Scroll Box is one of the most practical UI widgets in Unreal Engine. Use it whenever your content can exceed the visible area and you need a clean, controlled way to let the player browse through it.
Watch the full video tutorial: Scroll Box in Unreal Engine UI – Effortless Scrollable Menus and Lists
More Unreal Engine UI tutorials: rambod.net
Subscribe for more Unreal Engine tutorials: Subscribe to Rambod on YouTube
Resources
Frequently Asked Questions
What is Scroll Box in Unreal Engine UMG?
Scroll Box is a UMG container that allows content to scroll when the child widgets exceed the visible area of the widget.
Do I need Blueprint code to make Scroll Box work?
No. Basic scrolling works automatically when the content is larger than the visible Scroll Box area.
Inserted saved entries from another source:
$ cat src/rtl/pmem_line_ctrl_pkg.sv
// Shared LC-3b types used by the cache/memory line path.
package lc3b_types;
    localparam int LINE_BEATS = 8;
    localparam int WORD_BITS  = 16;

    typedef logic [127:0] lc3b_line;
    typedef logic [15:0]  lc3b_word;
endpackage

$ cat src/rtl/pmem_line_buffer.sv
// 128-bit line buffer: whole-line load, per-slot word write, and slot read mux.
module pmem_line_buffer
    import lc3b_types::*;
(
    input  logic         clk,
    input  logic         rst,
    input  logic         i_load,
    input  logic [127:0] i_line,
    input  logic         i_wr_en,
    input  logic [2:0]   i_wr_idx,
    input  logic [15:0]  i_wr_word,
    input  logic [2:0]   i_rd_idx,
    output logic [15:0]  o_rd_word,
    output logic [127:0] o_line
);
    lc3b_line r_line;

    always_ff @(posedge clk or posedge rst) begin
        if (rst) begin
            r_line <= '0;
        end else if (i_load) begin
            r_line <= i_line;
        end else if (i_wr_en) begin
            r_line[{i_wr_idx, 4'b0000} +: WORD_BITS] <= i_wr_word;
        end
    end

    assign o_rd_word = r_line[{i_rd_idx, 4'b0000} +: WORD_BITS];
    assign o_line    = r_line;
endmodule

$ cat src/rtl/pmem_line_ctrl.sv
// Line-to-word bridge: services 128-bit pmem line reads/writes as 8 word beats
// on the backing-store port, with one idle gap cycle between beats.
module pmem_line_ctrl
    import lc3b_types::*;
#(
    parameter int BEATS  = 8,
    parameter int WORD_W = 16,
    parameter int ADDR_W = 16
) (
    input  logic                    clk,
    input  logic                    reset,
    input  logic [ADDR_W-1:0]       pmem_address,
    input  logic                    pmem_read,
    input  logic                    pmem_write,
    input  logic [BEATS*WORD_W-1:0] pmem_wdata,
    output logic [BEATS*WORD_W-1:0] pmem_rdata,
    output logic                    pmem_resp,
    output logic [ADDR_W-1:0]       ws_addr,
    output logic                    ws_read,
    output logic                    ws_write,
    output logic [WORD_W-1:0]       ws_wdata,
    input  logic [WORD_W-1:0]       ws_rdata,
    input  logic                    ws_resp,
    output logic [2:0]              o_dbg_state
);
    // Word handshake: ws_read/ws_write is held with a stable ws_addr/ws_wdata
    // until ws_resp is seen at a clock edge; that edge completes the beat.
    typedef enum logic [2:0] {
        s_idle       = 3'd0,
        s_read_beat  = 3'd1,
        s_write_beat = 3'd2,
        s_gap        = 3'd3,
        s_resp       = 3'd4
    } state_t;

    state_t              r_state;
    logic [2:0]          r_beat;
    logic                r_is_read;
    logic [ADDR_W-5:0]   r_base;

    logic                w_buf_load;
    logic                w_buf_wr;
    logic [WORD_W-1:0]   w_rd_word;
    lc3b_line            w_line;
    logic                w_unused_addr_lsbs;

    assign w_unused_addr_lsbs = ^pmem_address[3:0];
    assign w_buf_load = (r_state == s_idle) && !pmem_read && pmem_write;
    assign w_buf_wr   = (r_state == s_read_beat) && ws_resp;
    assign o_dbg_state = r_state;

    pmem_line_buffer u_buf (
        .clk       (clk),
        .rst       (reset),
        .i_load    (w_buf_load),
        .i_line    (pmem_wdata),
        .i_wr_en   (w_buf_wr),
        .i_wr_idx  (r_beat),
        .i_wr_word (ws_rdata),
        .i_rd_idx  (r_beat),
        .o_rd_word (w_rd_word),
        .o_line    (w_line)
    );

    always_ff @(posedge clk or posedge reset) begin
        if (reset) begin
            r_state    <= s_idle;
            r_beat     <= '0;
            r_is_read  <= 1'b0;
            r_base     <= '0;
            pmem_rdata <= '0;
            pmem_resp  <= 1'b0;
            ws_addr    <= '0;
            ws_read    <= 1'b0;
            ws_write   <= 1'b0;
            ws_wdata   <= '0;
        end else begin
            pmem_resp <= 1'b0;
            case (r_state)
                s_idle: begin
                    // Read has priority when both requests are raised.
                    if (pmem_read || pmem_write) begin
                        r_base    <= pmem_address[ADDR_W-1:4];
                        r_beat    <= '0;
                        r_is_read <= pmem_read;
                        ws_addr   <= {pmem_address[ADDR_W-1:4], 4'b0000};
                        ws_read   <= pmem_read;
                        ws_write  <= !pmem_read;
                        if (!pmem_read) ws_wdata <= pmem_wdata[WORD_W-1:0];
                        r_state   <= pmem_read ? s_read_beat : s_write_beat;
                    end
                end
                s_read_beat, s_write_beat: begin
                    if (ws_resp) begin
                        ws_read  <= 1'b0;
                        ws_write <= 1'b0;
                        if (r_beat == 3'd7) begin
                            pmem_resp <= 1'b1;
                            // Final word is still on ws_rdata, so merge it in here.
                            if (r_is_read) pmem_rdata <= {ws_rdata, w_line[111:0]};
                            r_state <= s_resp;
                        end else begin
                            r_beat  <= r_beat + 3'd1;
                            r_state <= s_gap;
                        end
                    end
                end
                s_gap: begin
                    ws_addr  <= {r_base, r_beat, 1'b0};
                    ws_read  <= r_is_read;
                    ws_write <= !r_is_read;
                    if (!r_is_read) ws_wdata <= w_rd_word;
                    r_state  <= r_is_read ? s_read_beat : s_write_beat;
                end
                s_resp: begin
                    r_state <= s_idle;
                end
                default: begin
                    r_state <= s_idle;
                end
            endcase
        end
    end
endmodule
$ cat config.mk
export PLATFORM = sky130hd
export DESIGN_NAME = pmem_line_ctrl
export DESIGN_NICKNAME = d
export VERILOG_FILES = /design/src/rtl/pmem_line_ctrl_pkg.sv /design/src/rtl/pmem_line_buffer.sv /design/src/rtl/pmem_line_ctrl.sv
export SDC_FILE = /design/constraint.sdc
export NUM_CORES = 1
export LEC_CHECK = 0
export ABC_AREA = 1
export BUFFER_PORTS_ARGS = -buffer_cell sky130_fd_sc_hd__buf_2
export CORE_MARGIN = 2
export CORE_UTILIZATION = 28
export DETAILED_ROUTE_END_ITERATION = 10
export REMOVE_ABC_BUFFERS = 1
export SLEW_MARGIN = 20
export SYNTH_ARGS = -nofsm -noshare
export SYNTH_HDL_FRONTEND = slang
export SYNTH_SLANG_ARGS = --single-unit
$ cat constraint.sdc
create_clock -name clk -period 25.5 [get_ports clk]
set_input_delay 1.275 -clock clk [delete_from_list [all_inputs] [get_ports clk]]
set_output_delay 1.275 -clock clk [all_outputs]
set_load 0.005 [all_outputs]
# ---- Word level (Yosys, flattened, before mapping)
# Index checks and enable logic that the tools add are counted.
dict set report totals {
  elab_cells 71
  ram_bits 0
  output_inout_bits 166
  input_bits 165
  reg_bits 310
  mem_bits_ro 0
  memories 0
  latch_bits 0
}
dict set report op_classes {
  n_mux 27
  div 0
  n_eq_ne 9
  magnitude_cmp 0
  bitwise_logic 0
  reduce_logical 19
  add_sub_neg 2
  n_mul 0
  shift 3
}
# op count
set op_table {}
lappend op_table {{128-bit two-way mux} 2}
lappend op_table {{128-bit bitwise mux} 1}
lappend op_table {{16-bit by 9-bit variable shift with 128-bit output (first input constant)} 1}
lappend op_table {{128-bit by 8-bit variable part select with 16-bit output} 1}
lappend op_table {{16-bit by 9-bit variable part select with 128-bit output} 1}
lappend op_table {{16-bit two-way mux} 4}
lappend op_table {{16-bit one-hot mux with 2 select lines} 2}
lappend op_table {{3-bit two-way mux} 6}
lappend op_table {{4-bit AND reduction} 3}
lappend op_table {{7-bit negator with 9-bit output} 1}
lappend op_table {{3-bit one-hot mux with 3 select lines} 1}
lappend op_table {{2-bit != test (second input constant)} 4}
lappend op_table {{3-bit by 2-bit equality test with 1-bit output (second input constant)} 2}
lappend op_table {{1-bit two-way mux} 6}
lappend op_table {{1-bit one-hot mux with 3 select lines} 2}
lappend op_table {{3-bit one-hot mux with 2 select lines} 1}
lappend op_table {{2-bit AND reduction} 3}
lappend op_table {{2-bit nonzero test} 3}
lappend op_table {{2-bit two-way mux} 2}
lappend op_table {{3-bit by 1-bit adder with 3-bit output (second input constant)} 1}
lappend op_table {{3-bit by 1-bit equality test with 1-bit output (second input constant)} 1}
lappend op_table {{3-bit equality test (second input constant)} 1}
lappend op_table {{1-bit logical AND} 3}
lappend op_table {{3-bit logical NOT} 1}
lappend op_table {{other kinds (6)} 7}

# ---- Longest topological paths before layout
# Gate-level depths: netlist (run 1).
dict set report depth {
  word_depth 5
  ltp_mapped 14
  depth_no_buf 11
}

# ---- Cells and area by module
# From an unflattened synthesis (run 1), not the netlist that was laid out.
dict set report hier_totals {
  hier_cells 2167
  area_unflattened_um2 15825.2
}
# module area_per_inst_um2 seq_area_each_um2 cells_each instances
set modules_own_cells {}
lappend modules_own_cells {pmem_line_buffer 8100.3 3203.1 1282 1}
lappend modules_own_cells {pmem_line_ctrl 7724.9 4529.3 885 1}

# ---- Worst setup path after synthesis (run 1)
# Ideal clock, no wire load.
dict set report synth_timing {
  kind {register to register}
  start {register r_beat[0]}
  end {register u_buf.r_line[3], in the netlist u_buf.o_line[3]}
  arrival_ps 2427
  n_path_buf 3
  synth_period_minus_slack_ps 2557
  required_time_ps 25370
  setup_ps 130
  path_slack_ps 22943
  path_stages_with_launch 13
  path_cell_list {dfrtp_1 > inv_2 > buf_2 > buf_1 > ha_1 > ha_1 > inv_2 > nand3_1 > nor2_4 > nand2_1 > buf_2 > nand3_1 > o211ai_1}
}
dict set report synth_via {
  elab_chain_cells 5
}
# element line
set synth_lines {}
lappend synth_lines {{start: declaration} pmem_line_ctrl.sv:37} ;# logic [2:0] r_beat;
lappend synth_lines {{start signal: assignment} pmem_line_ctrl.sv:103} ;# r_beat <= r_beat + 3'd1;
lappend synth_lines {{7-bit negator with 9-bit output *} pmem_line_buffer.sv:24} ;# r_line[{i_wr_idx, 4'b0000} +: WORD_BITS] <= i_wr_word;
lappend synth_lines {{16-bit by 9-bit variable part select with 128-bit output / 16-bit by 9-bit variable shift with 128-bit output (equally long branches)} pmem_line_buffer.sv:24}
lappend synth_lines {{128-bit bitwise mux *} pmem_line_buffer.sv:24}
lappend synth_lines {{128-bit two-way mux *} pmem_line_buffer.sv:23} ;# end else if (i_wr_en) begin
lappend synth_lines {{128-bit two-way mux *} pmem_line_buffer.sv:21} ;# end else if (i_load) begin
lappend synth_lines {{end signal: assignment} pmem_line_buffer.sv:22} ;# r_line <= i_line;
lappend synth_lines {{end signal: indexed assignment} pmem_line_buffer.sv:24}
lappend synth_lines {{end: declaration} pmem_line_buffer.sv:16} ;# lc3b_line r_line;
# Mark *: on every way between the ends. The rest lies on a longest branch, timed or not. The select of a mux whose other input is x is not followed.
# A chain may end at the register's enable or synchronous reset.

# ---- Final worst setup path (run 1)
dict set report layout_timing {
  start {register r_beat[1]}
  end {register u_buf.r_line[1], in the netlist u_buf.o_line[1]}
}
# The elaborated chain is that of the path after synthesis.

==> results of run 1 <==
cell type report:
cell class                 instances  area share, %
sequential                       309           41.0
multi-input combinational       1433           34.7
timing repair buffer             337           9.22
clock buffer                      53           5.81
tap                              748           4.95
inverter                         166           3.36
clock inverter                    14          0.947
antenna                            3         0.0397
cell usage in the layout (no fill, tap or decap), types with 2 or more instances in the layout:
master	synthesis	final
nand2_1	641	641
nand3_1	395	395
buf_2	62	325
dfrtp_1	309	307
inv_1	150	149
nor2_1	128	126
o21ai_0	114	114
nand4_1	65	65
clkbuf_16	0	38
o21ai_1	21	21
inv_2	16	14
nor2_4	12	14
o22ai_1	12	12
buf_4	6	10
nand2_2	9	9
clkbuf_8	0	9
o211ai_1	7	7
ha_1	7	7
clkbuf_1	47	6
a21oi_1	5	5
or2_0	5	5
clkinv_2	0	4
diode_2	0	3
inv_6	0	3
clkinvlp_4	0	3
bufinv_16	0	3
nand4_4	1	2
nand2_4	2	2
nor3_1	2	2
buf_12	0	2
worst min-delay path, delay by kind of cell, from the launching register on:
family	cells	cell delay [ns]
AO/OA/AOI/OAI	1	0.05
flip-flops	1	0.34
AND/OR/NAND/NOR	1	0.05
flip-flops by register name, summed over array words and instances, names as in the netlist:
signal,cells
r_beat,3
ws_write,1
u_buf.o_line,128
pmem_rdata,128
o_dbg_state,3
ws_addr,15
r_base,12
pmem_resp,1
ws_wdata,16
ws_read,1
r_is_read,1
logic make-up after synthesis:
group | Yosys count | synth area share, %
other | 1 | 0.0241
AND/OR/NAND/NOR | 1265 | 36.1
flip-flops | 309 | 49.8
buffers and inverters | 304 | 8.14
AO/OA/AOI/OAI | 160 | 5.39
adder cells (fa/ha/maj) | 7 | 0.564
final timing paths:
check                           startpoint          endpoint  slack [ns]  cells after the start
max                              r_beat[1]   u_buf.o_line[1]       20.85                     11
min                        pmem_rdata[123]   pmem_rdata[123]        0.48                      2
max reg2reg                      r_beat[1]   u_buf.o_line[1]       20.85                     11
min reg2reg                pmem_rdata[123]   pmem_rdata[123]        0.48                      2
max in group asynchronous            reset  u_buf.o_line[75]       22.20                      4
min in group asynchronous            reset    pmem_rdata[57]        0.77                      2
layer usage:
metal  routed length, um  up-vias  track usage, %
met5                  47        -               0
met4                2220        8            7.86
met3                6120      111            5.36
met2               28900      711            34.6
met1               27500     7365            30.3
li1                    -     7123               -
power by group:
part	total [uW]	switching, uW	internal (uW)
logic	839	588	251
registers	785	124	660
clock network	562	229	333
total	2190	942	1240
stage by stage:
step           setup WS, ns  cell area (sq um)  total power, uW  std cells  hold slack, ns
4_1_cts               20.93              18900             2190       3060           0.483
3_3_place_gp          20.98              17600             1600       2993           0.455
3_5_place_dp          20.95              17600             1620       2993           0.464
2_1_floorplan         15.68              14900             1270       1908           0.449
6_report              20.85              18900             2190       3063           0.480
5_1_grt               20.60              18900             2330       3061           0.501
==> results.yml, run 1 <==
yosys:
  syn-cell-area_sq_mm: 0.0155
  post_synth.cell_area_avg_sq_um: 7.59
  synth-seq-cells: 309
  syn-instance-count: 2046
  synth-edff-count: 0
  synth_top_area_share_pct: 49.8
  ys_top_cells_by_count: "nand2_1 (641), nand3_1 (395), dfrtp_1 (309)"
  ys_seq_area_share_pct: 49.8
  synthFlopType: "dfrtp_1"
  yosys.cell_count.top_type: "nand2_1"
  synth-async-reset-ratio_pct: 100
  synth.distinct_cells: 30
  synth_top_area_cell: "dfrtp_1"
  synth.area.top_cells: "dfrtp_1 (50%), nand2_1 (15%), nand3_1 (13%)"
  yosys_warnings: 0
timing:
  hold_viol_final: 0
  tightest_slew_ns: 1.04
  rsz0062_at_grt: "no"
  clock.fmax_mhz: 215
  finalCriticalPeriod_ns: 4.65
  finClkSkew_ns: 0.0254
  slew_headroom_pct: 30.7
  period_share_pct: 18.2
  drv_slew: 0
  finalSetupViolCount: 0
  fin_tns_setup_ns: 0
routing:
  viasPerCell: 5.00
  drc: 0
  wl_um: 64800
  drt_first_pass_iters: 5
  avgRoutedWirePerCell_um: 21.2
  drtAntennaViolNets: 0
  route.vias.total: 15300
  drt_iter0_drc: 1423
die:
  dieArea_sq_mm: 0.0574
  fp.dieW_um: 240
  chipHeight_um: 240
  core_area_sq_mm: 0.0550
  rows: 86
  io_pins: 331
  start_util_pct: 28.2
clock_network:
  tritoncts: "yes"
  worstSkewPairLatency_ns: 0.57
  root_buffer: "clkbuf_16"
  clock_sinks: 309
  cts_resized: 0
  numCtsBuffers: 38
  clk_path_buf_depth: 3
  hold_buffers: 0
  postCtsSetupRepairBufs: 0
  cts_max_level: 2
  clk_pin_slew_ns: 0.06
placed_design:
  port-buffer-count: 325
  place_congestion: 0.888
  dp_hpwl_um: 46200
outcome:
  status: "complete, no violations"
critical_path:
  path_cells: "buf_4, inv_2, ha_1, inv_2, nand3_1, nor2_4, nand2_1, nand2_2, inv_2, nand2_1, nand3_1"
  critPathKind: "reg -> reg"
  crit_buf_inv: 4
  startpoint_type: "register"
  critPathMaxStageDelay_ns: 0.76
  worst_ep_required_time_ns: 25.93
  crit_arrival_ns: 5.08
  crit_family: "buffers and inverters"
  cp-end-kind: "register"
  crit_slowest_cell: "inv_2"
  crit_top_cell: "inv_2"
  crit_fanout: 36
power:
  p_leak_uw: 0.00961
  power_density_mw_per_mm2: 116
  vdd_drop_max_uv: 87.2
global_routing:
  first_global_vias: 14600
  grt_pass1_wl_um: 94300
  antenna_found_initial: 7
  overflow: 0
  grt_use_total_pct: 22.3
  grt_max_degree: 257
layout:
  layout-drive-gt1-share_pct: 19.4
  fill_cells: 5923
  final-seq-area_sq_mm: 0.00774
  num-nets-final: 2457
  utilization_pct: 34.4
  syn_to_final_growth_pct: 21.6
  multi_input_area_sq_mm: 0.00656
worst_hold_path:
  hp-class: "reg -> reg"
job:
  maxCapViolCount: 0
No activity file was read; power rests on OpenSTA's default activity.
==> inputs of run 2 (changes only) <==
==> constraint.sdc (replaced) <==
create_clock -name clk -period 4.2 [get_ports clk]
set_input_delay 0.21 -clock clk [delete_from_list [all_inputs] [get_ports clk]]
set_output_delay 0.21 -clock clk [all_outputs]
set_load 0.005 [all_outputs]
==> run 2 against run 1 <==
Net effect:
- hold slack worse by 0.44 ns
- critical path depth down 2
- register-to-register slack lost 20 ns
- fmax grew 54%
- via count increased by 3.7%
- clock-buffer cell count is 2 higher
- sequential power rose to 6.0 times the previous value
- first-iteration DRC count fell by 9.1%
- final cell count rose by 4.9%
==> results.yml, run 2 (synthesis results as in run 1) <==
outcome:
  status: "complete, no violations"
timing:
  slew_headroom_pct: 20.9
  finalCriticalPeriod_ns: 3.02
  hold_viol_final: 0
  rsz0062_at_grt: "no"
  worst_slack_ns: 1.18
  drv_slew: 0
  fin_tns_setup_ns: 0
  hold_ws_ns: 0.0420
  tightest_slew_ns: 1.19
  period_share_pct: 71.8
  finClkSkew_ns: 0.0252
  finalSetupViolCount: 0
  clock.fmax_mhz: 332
power:
  vdd_drop_max_uv: 433
  p_leak_uw: 0.0103
  p_total_uw: 13400
  power_density_mw_per_mm2: 656
clock_network:
  postCtsSetupRepairBufs: 0
  clock_sinks: 309
  worstSkewPairLatency_ns: 0.57
  cts_max_level: 2
  clk_path_buf_depth: 3
  numCtsBuffers: 39
  root_buffer: "clkbuf_16"
  tritoncts: "yes"
  clk_pin_slew_ns: 0.06
layout:
  layout-drive-gt1-share_pct: 18.5
  diodes: 0
  syn_to_final_growth_pct: 31.3
  final_area_sq_mm: 0.0204
  layout_commonest_cell: "nand2_1"
  final_cell_mix: "nand2_1 (641), nand3_1 (395), buf_2 (325)"
  num-nets-final: 2608
die:
  core_area_sq_mm: 0.0550
  start_util_pct: 28.2
  chipHeight_um: 240
  io_pins: 331
  rows: 86
  fp.dieW_um: 240
  dieArea_sq_mm: 0.0574
routing:
  avgRoutedWirePerCell_um: 20.9
  drt_iter0_drc: 1294
  wl_um: 67000
  viasPerCell: 4.94
  drt_first_pass_iters: 5
  route.vias.total: 15900
  drc: 0
  drtAntennaViolNets: 0
placed_design:
  dpl_worst_slack_ns: 1.21
  place_area_sq_mm: 0.0177
  place_congestion: 0.860
  port-buffer-count: 325
  dp_hpwl_um: 46800
critical_path:
  critPathMaxStageDelay_ns: 0.76
  r2r_cells: 9
  crit_slowest_cell: "buf_4"
  cp-end-kind: "register"
  worst_ep_required_time_ns: 4.63
  startpoint_type: "register"
  crit_fanout: 69
  path_cells: "inv_2, buf_4, nand3_4, nor2_4, nand2_1, nand2_2, inv_2, nand2_1, nand3_1"
  critPathKind: "reg -> reg"
  crit_arrival_ns: 3.44
global_routing:
  first_global_vias: 15500
  grt_pass1_wl_um: 97800
  overflow: 0
  antenna_found_initial: 1
  grt_use_total_pct: 23.0
  grt_max_degree: 244
worst_hold_path:
  holdPathStages: 5
  hp-class: "in -> reg"
job:
  maxCapViolCount: 0
-- run 2: cell types whose count changed in the layout (fill, tap and decap cells not counted), moves of 2 or more --
cell and change:
inv_6 -2, clkinv_2 +3, buf_12 +4, buf_4 +4, dlygate4sd3_1 +142, diode_2 -3, bufinv_16 -2, clkbuf_16 +2
-- run 2: path summary, 6_finish.rpt --
check / start / end / slack, ns
min in group asynchronous: reset / pmem_rdata[57] / 0.30
setup reg to reg: r_beat[0] / u_buf.o_line[11] / 1.18
hold reg to reg: ws_write / ws_write / 0.47
setup / recovery: r_beat[0] / u_buf.o_line[11] / 1.18
hold / removal: pmem_wdata[5] / ws_wdata[5] / 0.04
max in group asynchronous: reset / u_buf.o_line[64] / 2.78
-- run 2: layout make-up --
cell class,count,area (sq um)
clock buffers,55,1140
clock inverters,14,121
fillers,5745,34600
inverters,166,633
multi-input cells,1433,6550
flip-flops and latches,309,7730
well taps,748,936
repair buffers,487,3270
-- run 2: power by group --
group	switching [uW]	internal, uW	leakage, uW
sequential	729	4010	0.00406
combinational	3630	1660	0.00558
clock	1400	1950	0.000616
total	5750	7620	0.0103
-- run 2: critical path: cells and delay by family, from the launching register on --
family,cells,cell delay [ns]
AND/OR/NAND/NOR,6,1.53
flip-flops,1,0.42
buffers and inverters,3,0.94
-- run 2: stage by stage --
| stage | instances | util, % |
|---|---|---|
| after detailed placement | 3001 | 32.2 |
| after global routing | 3212 | 37.1 |
| final | 3212 | 37.1 |
| after floorplan | 1908 | - |
| after global placement | 3001 | 32.2 |
| after CTS | 3212 | 37.1 |
-- run 2: repair_timing --
action	CTS	global route
gates resized for setup	0	0
hold buffers	142	0
hold endpoints to repair	268	0
-- run 2: metal layers --
metal	routed length, um	vias up	track usage [%]
met1	29500	7684	31.5
met5	14	-	0
met4	2130	2	7.22
met2	29700	675	35.8
met3	5620	106	5.68
li1	-	7413	-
What should I put inside a Scroll Box?
Usually you should place a layout container inside it, such as Vertical Box, Horizontal Box, Uniform Grid Panel, or Wrap Box, then add your items inside that container.
Can Scroll Box be horizontal?
Yes. You can change the orientation from vertical to horizontal in the Scroll Box settings.
Why is my Scroll Box not scrolling?
Most likely the content is not larger than the Scroll Box visible area, the Scroll Box has no constrained size, or the layout inside it is not configured correctly.
Should I use Scroll Box for huge inventories?
For small or moderate inventories, Scroll Box can work. For large dynamic item sets, TileView or ListView is usually a better long-term choice.